Yerli düşüncenin sesi: Tarık Buğra
Sabah serindir, sabah sessizdir, sabah dinçtir, Allah'a ve ümide yakındır, bana yakındır!
(Tarık Buğra, Ömer)
🔹 🔹
Akşehir'den İstanbul'a gittiğinde uyum problemleri yaşayan Tarık Buğra içine kapanır. Hocası Hakkı Süha Gezgin'in Sakarya dergisi için düzenlediği yazı yarışmasını kazanınca kendine güveni geri gelir. Bu tecrübeden sonra yazarlık, onun hayatının ana ekseni haline gelir.
Doğruldu. Kül rengi pencerenin önünde sadece bir gölgeden ibaretti. Fakat bu gölgede beraber geçirdiğimiz yirmi küsur yılın her gününden bir şey vardı.

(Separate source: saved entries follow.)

From an optimization exercise on the open Yosys and OpenROAD flow, aimed at small area and a short achievable clock period; shortcuts taken in it are not production practice. Power and IR drop assume default switching activity.

==> build 84: inputs <==
## PE
module PE #(
  parameter integer PE_BUF_ADDR_WIDTH   = 5,
  parameter integer OP_WIDTH            = 16,
  parameter integer ACC_WIDTH           = 16,
  parameter         LAYER_NORM          = "NO"
)
(
  input  wire                                         clk,
  input  wire                                         reset,
  input  wire                                         mask,
  input  wire  [ 10+2*PE_BUF_ADDR_WIDTH -1 : 0 ]      ctrl,
  input  wire                                         src_2_sel,
  input  wire  [ OP_WIDTH             -1 : 0 ]        read_data_0,
  input  wire  [ OP_WIDTH             -1 : 0 ]        read_data_1,
  input  wire  [ OP_WIDTH             -1 : 0 ]        read_data_2,
  output wire  [ OP_WIDTH             -1 : 0 ]        lrn_center,
  output wire  [ OP_WIDTH             -1 : 0 ]        write_data,
  output wire  [ OP_WIDTH             -1 : 0 ]        pe_buffer_read_data,
  input  wire                                         pe_neuron_read_req,
  input  wire  [ OP_WIDTH             -1 : 0 ]        pe_neuron_write_data,
  input  wire                                         pe_neuron_write_req,
  input  wire  [ PE_BUF_ADDR_WIDTH    -1 : 0 ]        pe_neuron_write_addr,
  output wire                                         write_valid
);
==> module ram, before the edit <==
module ram
#(
  parameter integer DATA_WIDTH    = 16,
  parameter integer ADDR_WIDTH    = 5
)
(
  input  wire                         clk,
  input  wire                         reset,
  input  wire                         s_read_req,
  input  wire [ ADDR_WIDTH  -1 : 0 ]  s_read_addr,
  output reg  [ DATA_WIDTH  -1 : 0 ]  s_read_data,
  input  wire                         s_write_req,
  input  wire [ ADDR_WIDTH  -1 : 0 ]  s_write_addr,
  input  wire [ DATA_WIDTH  -1 : 0 ]  s_write_data
);
  reg  [ DATA_WIDTH -1 : 0 ] mem [ 0 : (1<<ADDR_WIDTH)-1 ];
  reg  [ DATA_WIDTH -1 : 0 ] rd_data;
  reg                        rd_v;
  reg  [ DATA_WIDTH -1 : 0 ] rd_mux;
  integer k;
  always @(*) begin
    rd_mux = {DATA_WIDTH{1'b0}};
    for (k = 0; k < (1<<ADDR_WIDTH); k = k + 1)
      rd_mux = rd_mux | (mem[k] & {DATA_WIDTH{s_read_addr == k}});
  end
  always @(posedge clk) begin
    rd_v    <= s_read_req && !reset;
    rd_data <= rd_mux;
  end
  always @(posedge clk)
    if (s_write_req && !reset)
      mem[s_write_addr] <= s_write_data;
  always @(posedge clk)
    if (reset)
      s_read_data <= 0;
    else if (rd_v)
      s_read_data <= rd_data;
endmodule
==> module fifo, before the edit <==
module fifo
#(
    parameter   DATA_WIDTH          = 16,
    parameter   ADDR_WIDTH          = 4,
    parameter   RAM_DEPTH           = (1 << ADDR_WIDTH)
)(
    input  wire                         clk,
    input  wire                         reset,
    input  wire                         push,
    input  wire                         pop,
    input  wire [ DATA_WIDTH -1 : 0 ]   data_in,
    output reg  [ DATA_WIDTH -1 : 0 ]   data_out
);
reg     [ADDR_WIDTH-1:0]        wr_pointer;
reg     [ADDR_WIDTH-1:0]        rd_pointer;
reg     [ADDR_WIDTH  :0]        fifo_count;
reg     [DATA_WIDTH-1:0]        mem[0:RAM_DEPTH-1];
wire empty = (fifo_count == 0);
wire full  = (fifo_count == RAM_DEPTH);
wire do_push = push && !full;
wire do_pop  = pop && !empty;
always @ (posedge clk)
begin
  if (reset)
    fifo_count <= 0;
  else if (do_push && !do_pop)
    fifo_count <= fifo_count + 1;
  else if (do_pop && !do_push)
    fifo_count <= fifo_count - 1;
end
always @ (posedge clk)
begin
  if (reset)
    wr_pointer <= 0;
  else if (do_push)
    wr_pointer <= wr_pointer + 1;
end
always @ (posedge clk)
begin
  if (reset)
    rd_pointer <= 0;
  else if (do_pop)
    rd_pointer <= rd_pointer + 1;
end
always @ (posedge clk)
  if (do_push)
    mem[wr_pointer] <= data_in;
reg [DATA_WIDTH-1:0] rd_mux;
integer k;
always @(*) begin
  rd_mux = {DATA_WIDTH{1'b0}};
  for (k = 0; k < RAM_DEPTH; k = k + 1)
    rd_mux = rd_mux | (mem[k] & {DATA_WIDTH{rd_pointer == k}});
end
always @ (posedge clk)
  if (do_pop)
    data_out <= rd_mux;
endmodule
Settings: LEC_CHECK=0, ABC_CLOCK_PERIOD_IN_PS=2800, CAP_MARGIN=20, CORE_MARGIN=2, CORE_UTILIZATION=60, SETUP_SLACK_MARGIN=3.9, SLEW_MARGIN=20; clock period 6.5 ns.
standard.sh (not shown) runs the stock make flow with config.mk's settings and CLKGATE_MAP_FILE= SYNTH_SCRIPT=/design/flow/synth_recipe.tcl, a recipe that flattens the netlist after the stock synthesis.
==> flow/flow/run.sh <==
#!/bin/bash
set -e
export BUFFER_PORTS_ARGS="-buffer_cell sky130_fd_sc_hd__buf_1"
export CTS_ARGS="-sink_clustering_enable -repair_clock_nets -sink_clustering_size 28 -sink_clustering_max_diameter 80 -dont_use_dummy_load"
bash standard.sh > standard.log 2>&1
==> trial 81: changes against build 84 <==
--- a/flow/design.v
+++ b/flow/design.v
@@ -758,6 +758,19 @@
 );
   reg  [ DATA_WIDTH -1 : 0 ] mem [ 0 : (1<<ADDR_WIDTH)-1 ];
-  reg  [ DATA_WIDTH -1 : 0 ] rd_data;
-  reg                        rd_v;
+  reg  [ ADDR_WIDTH -1 : 0 ] rd_addr;
+  reg  [ ADDR_WIDTH -1 : 0 ] wr_addr;
+  reg  [ DATA_WIDTH -1 : 0 ] wr_data;
+  reg                        rd_addr_v;
+  reg                        wr_addr_v;
+  always @(posedge clk) begin
+    rd_addr_v <= s_read_req && !reset;
+    wr_addr_v <= s_write_req && !reset;
+    rd_addr   <= s_read_addr;
+    wr_addr   <= s_write_addr;
+    wr_data   <= s_write_data;
+  end
+  always @(posedge clk)
+    if (wr_addr_v)
+      mem[wr_addr] <= wr_data;
   reg  [ DATA_WIDTH -1 : 0 ] rd_mux;
   integer k;
@@ -765,18 +778,11 @@
     rd_mux = {DATA_WIDTH{1'b0}};
     for (k = 0; k < (1<<ADDR_WIDTH); k = k + 1)
-      rd_mux = rd_mux | (mem[k] & {DATA_WIDTH{s_read_addr == k}});
-  end
-  always @(posedge clk) begin
-    rd_v    <= s_read_req && !reset;
-    rd_data <= rd_mux;
+      rd_mux = rd_mux | (mem[k] & {DATA_WIDTH{rd_addr == k}});
   end
   always @(posedge clk)
-    if (s_write_req && !reset)
-      mem[s_write_addr] <= s_write_data;
-  always @(posedge clk)
     if (reset)
       s_read_data <= 0;
-    else if (rd_v)
-      s_read_data <= rd_data;
+    else if (rd_addr_v)
+      s_read_data <= rd_mux;
 endmodule
 `timescale 1ns/1ps
@@ -794,10 +800,9 @@
     output reg  [ DATA_WIDTH -1 : 0 ]   data_out
 );
-reg     [ADDR_WIDTH-1:0]        wr_pointer;
-reg     [ADDR_WIDTH-1:0]        rd_pointer;
-reg     [ADDR_WIDTH  :0]        fifo_count;
+reg     [ADDR_WIDTH  :0]        wr_pointer;
+reg     [ADDR_WIDTH  :0]        rd_pointer;
 reg     [DATA_WIDTH-1:0]        mem[0:RAM_DEPTH-1];
-wire empty = (fifo_count == 0);
-wire full  = (fifo_count == RAM_DEPTH);
+wire empty = (wr_pointer == rd_pointer);
+wire full  = (wr_pointer == {~rd_pointer[ADDR_WIDTH], rd_pointer[ADDR_WIDTH-1:0]});
 wire do_push = push && !full;
 wire do_pop  = pop && !empty;
@@ -805,13 +810,4 @@
 begin
   if (reset)
-    fifo_count <= 0;
-  else if (do_push && !do_pop)
-    fifo_count <= fifo_count + 1;
-  else if (do_pop && !do_push)
-    fifo_count <= fifo_count - 1;
-end
-always @ (posedge clk)
-begin
-  if (reset)
     wr_pointer <= 0;
   else if (do_push)
@@ -827,5 +823,5 @@
 always @ (posedge clk)
   if (do_push)
-    mem[wr_pointer] <= data_in;
+    mem[wr_pointer[ADDR_WIDTH-1:0]] <= data_in;
 reg [DATA_WIDTH-1:0] rd_mux;
 integer k;
@@ -833,5 +829,5 @@
   rd_mux = {DATA_WIDTH{1'b0}};
   for (k = 0; k < RAM_DEPTH; k = k + 1)
-    rd_mux = rd_mux | (mem[k] & {DATA_WIDTH{rd_pointer == k}});
+    rd_mux = rd_mux | (mem[k] & {DATA_WIDTH{rd_pointer[ADDR_WIDTH-1:0] == k}});
 end
 always @ (posedge clk)
==> flow/run.sh (new file) <==
#!/bin/bash
# synth_recipe.tcl (not shown) runs the flow's synth.tcl, then flattens the netlist and writes it again
# the make line also repeats each setting of config.mk as NAME=value (left out here)
make -C /OpenROAD-flow-scripts/flow DESIGN_CONFIG=/design/flow/config.mk WORK_HOME=/design/flow/orfs CLKGATE_MAP_FILE= SYNTH_SCRIPT=/design/flow/synth_recipe.tcl finish
--- a/flow/config.mk
+++ b/flow/config.mk
@@ -10,4 +10,6 @@
 export CORE_MARGIN = 2
 export CORE_UTILIZATION = 60
+export CTS_CLUSTER_DIAMETER = 80
+export CTS_CLUSTER_SIZE = 28
 export SETUP_SLACK_MARGIN = 3.9
 export SLEW_MARGIN = 20
removed: flow/flow/run.sh
removed: flow/standard.sh
==> trial 19: changes against build 84 <==
==> flow/run.sh (new file) <==
#!/bin/bash
# synth_recipe.tcl (not shown) runs the flow's synth.tcl, then flattens the netlist and writes it again
# the make line also repeats each setting of config.mk as NAME=value (left out here)
make -C /OpenROAD-flow-scripts/flow DESIGN_CONFIG=/design/flow/config.mk WORK_HOME=/design/flow/orfs CLKGATE_MAP_FILE= SYNTH_SCRIPT=/design/flow/synth_recipe.tcl finish
--- a/flow/config.mk
+++ b/flow/config.mk
@@ -10,4 +10,6 @@
 export CORE_MARGIN = 2
 export CORE_UTILIZATION = 60
+export CTS_CLUSTER_DIAMETER = 80
+export CTS_CLUSTER_SIZE = 28
 export SETUP_SLACK_MARGIN = 3.9
 export SLEW_MARGIN = 20
removed: flow/flow/run.sh
removed: flow/standard.sh
==> summary of the runs <==
Flip-flop and latch count is the same in build 84 and trial 19. Count of clock-buffer cells in the layout, lowest first: build 84, trial 81, trial 19. Of build 84 and trial 81, trial 81 has the higher fmax (gap 3.9%, measured against trial 81). Clock power: build 84 < trial 19 < trial 81. The highest utilization belongs to trial 19, the lowest to trial 81. Against build 84, the power of trial 81 is smaller by about 0.8%. The highest sequential share of layout area belongs to trial 81, the lowest to trial 19. Against trial 81, the cell count of trial 19 is higher by 3.6%. Against trial 81, the via count of trial 19 is larger by 4.9%. The lowest global-route usage belongs to trial 81, the highest to trial 19.
Function was not checked in any run of this note: the RTL went through the layout flow alone.

## what the ideal ports hide
No port has a modelled driver above. Below, the same layouts with a new extraction and two added sets of constraints. Step 1 sets driving cells, clkbuf_16 on the clock port and buf_2 on the other inputs (assumed; they add their load-dependent delay and slew). Step 2 moves the port delays by t, midway between the first and last clock arrival at a register: inputs arrive t later, outputs are due t later. That takes back most of the time a late clock gives input paths. Three values: ideal, step 1, step 2; two values: the first two.
run | t (ns) | slack for setup (ns) | hold WS [ns] | worst setup path after step 2 | worst register clock-pin slew, ns
build 84 | 0.673 | 3.795 / 3.795 / 3.229 | 0.335 / 0.335 / 0.335 | input to register | 0.11 / 0.11
trial 81 | 0.700 | 3.900 / 3.851 / 3.275 | 0.334 / 0.334 / 0.334 | input to register | 0.11 / 0.11
trial 19 | 0.693 | 3.786 / 3.786 / 3.260 | 0.321 / 0.321 / 0.321 | input to register | 0.11 / 0.11
After both steps every run listed still meets setup and hold. The setup slack of trial 81, which loses most, moves by -0.049 ns with the drivers and by -0.625 ns with both steps.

"Ezan okunuyor" diye mırıldandı.
Sesi bana hüzün verdi. Odamız bu dünyada, duyguların erişemeyeceği kadar ötede gibiydi.
(Tarık Buğra, Oğlumuz)
🔹 🔹
İlkin İstanbul Üniversitesi Tıp Fakültesi'ne kayıt yaptıran yazarın edebiyat sevdası daha da alevlenir. O dönemin ediplerinin,fikir adamlarının buluşma noktası olan Küllük yazara göre gerçek bir okuldur.